妹の結婚式

先日妹の結婚式に出席した。

披露宴を盛り上げるために

我が家のガキ共が芸を頼まれた。

他には私の歌があるだけとのこと。

エンターテイナーとしては三流と考えられる我が子達。

(もちろん私は一流と考えて親バカモードに入っているのであるが)

責任は重大ということなのだ。

困ったものだと悩まなければならないのであろうが、

実は我が家のガキども(幼稚園から小学校低学年)は

結婚式での芸はこれが最初ではないのだ。

前回、嫁の妹の結婚式がデビューとなった。

アメリカから帰国直後ということもあり

ブリットニーの曲で周囲に

アメリカっぽさを強調してみせ喝采を得た。

ガキが歌うような内容ではなかったのだけど・・。

客に喜ばれる喜びを味わったこやつらは

芸人としての何かをつかんだ目をしていた。

つまり問題なくこやつらは今回の大役をこなすことができるであろう。

ならば、今回は前回より豪勢にいかねばならぬと、

嫁もはりきってミニハムズの歌を選曲した。

よりいっそう子供らしさを強調し

大人達を微笑ませるであろう振り付けに斬新なコスチューム。

この勢いならば将来私も

宇多田ヒカルの親父のような大金持ちになれる。

本番での仕上がりを楽しみにしていた。

さて、妹の披露宴、出席者が見守る中、

我が子が司会者より紹介された。

よそ行き顔である。

「あれ、なんかいつもと違った表情だ。

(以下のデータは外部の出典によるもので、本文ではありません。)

File: src/design/controller_port_top.sv
`timescale 1ns/100ps

module controller_port_top import pce_pad_pkg::*; (
	input  logic                   clk_sys,
	input  logic                   reset,

	// Console side
	input  logic                   port_sel,
	input  logic                   port_clr,
	output logic [NIBBLE_W-1:0]    port_data,

	// Host pads
	input  logic [PAD_W-1:0]       pad_0,
	input  logic [PAD_W-1:0]       pad_1,
	input  logic [PAD_W-1:0]       pad_2,
	input  logic [PAD_W-1:0]       pad_3,
	input  logic [PAD_W-1:0]       pad_4,

	input  logic [MOUSE_REC_W-1:0] mouse_rec,

	// Modes
	input  logic                   multitap_en,
	input  logic                   six_button_en,
	input  logic                   mouse_en
);

	logic [PORT_IDX_W-1:0] port_idx;
	logic                  page_high;
	logic                  port_active;
	logic                  clr_rise;
	logic [NIBBLE_W-1:0]   mouse_nibble;

	multitap_scanner u_scanner (
		.clk_sys       (clk_sys),
		.reset         (reset),
		.port_sel      (port_sel),
		.port_clr      (port_clr),
		.multitap_en   (multitap_en),
		.six_button_en (six_button_en),
		.port_idx      (port_idx),
		.page_high     (page_high),
		.port_active   (port_active),
		.clr_rise      (clr_rise)
	);

	mouse_tracker u_mouse (
		.clk_sys      (clk_sys),
		.reset        (reset),
		.port_clr     (port_clr),
		.clr_rise     (clr_rise),
		.mouse_rec    (mouse_rec),
		.mouse_nibble (mouse_nibble)
	);

	port_nibble_mux u_mux (
		.clk_sys      (clk_sys),
		.reset        (reset),
		.port_sel     (port_sel),
		.port_idx     (port_idx),
		.page_high    (page_high),
		.port_active  (port_active),
		.pad_0        (pad_0),
		.pad_1        (pad_1),
		.pad_2        (pad_2),
		.pad_3        (pad_3),
		.pad_4        (pad_4),
		.mouse_en     (mouse_en),
		.mouse_rec    (mouse_rec),
		.mouse_nibble (mouse_nibble),
		.port_data    (port_data)
	);

endmodule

」

カラオケがスタートした。が、

練習中にみせてくれた激しい振りは見せてくれない。

しかも蚊が鳴くような声。

「おいおい、どうしたんだ。」

そう、わずか半年にして我が子達、

日本風の恥じらいを習得してしまっていたのであった。

結局スター性は見いだせなかった。

宝くじを購入したほうが、まだ夢に近づけることに気づき

平凡ないつもの生活へともどったのであった。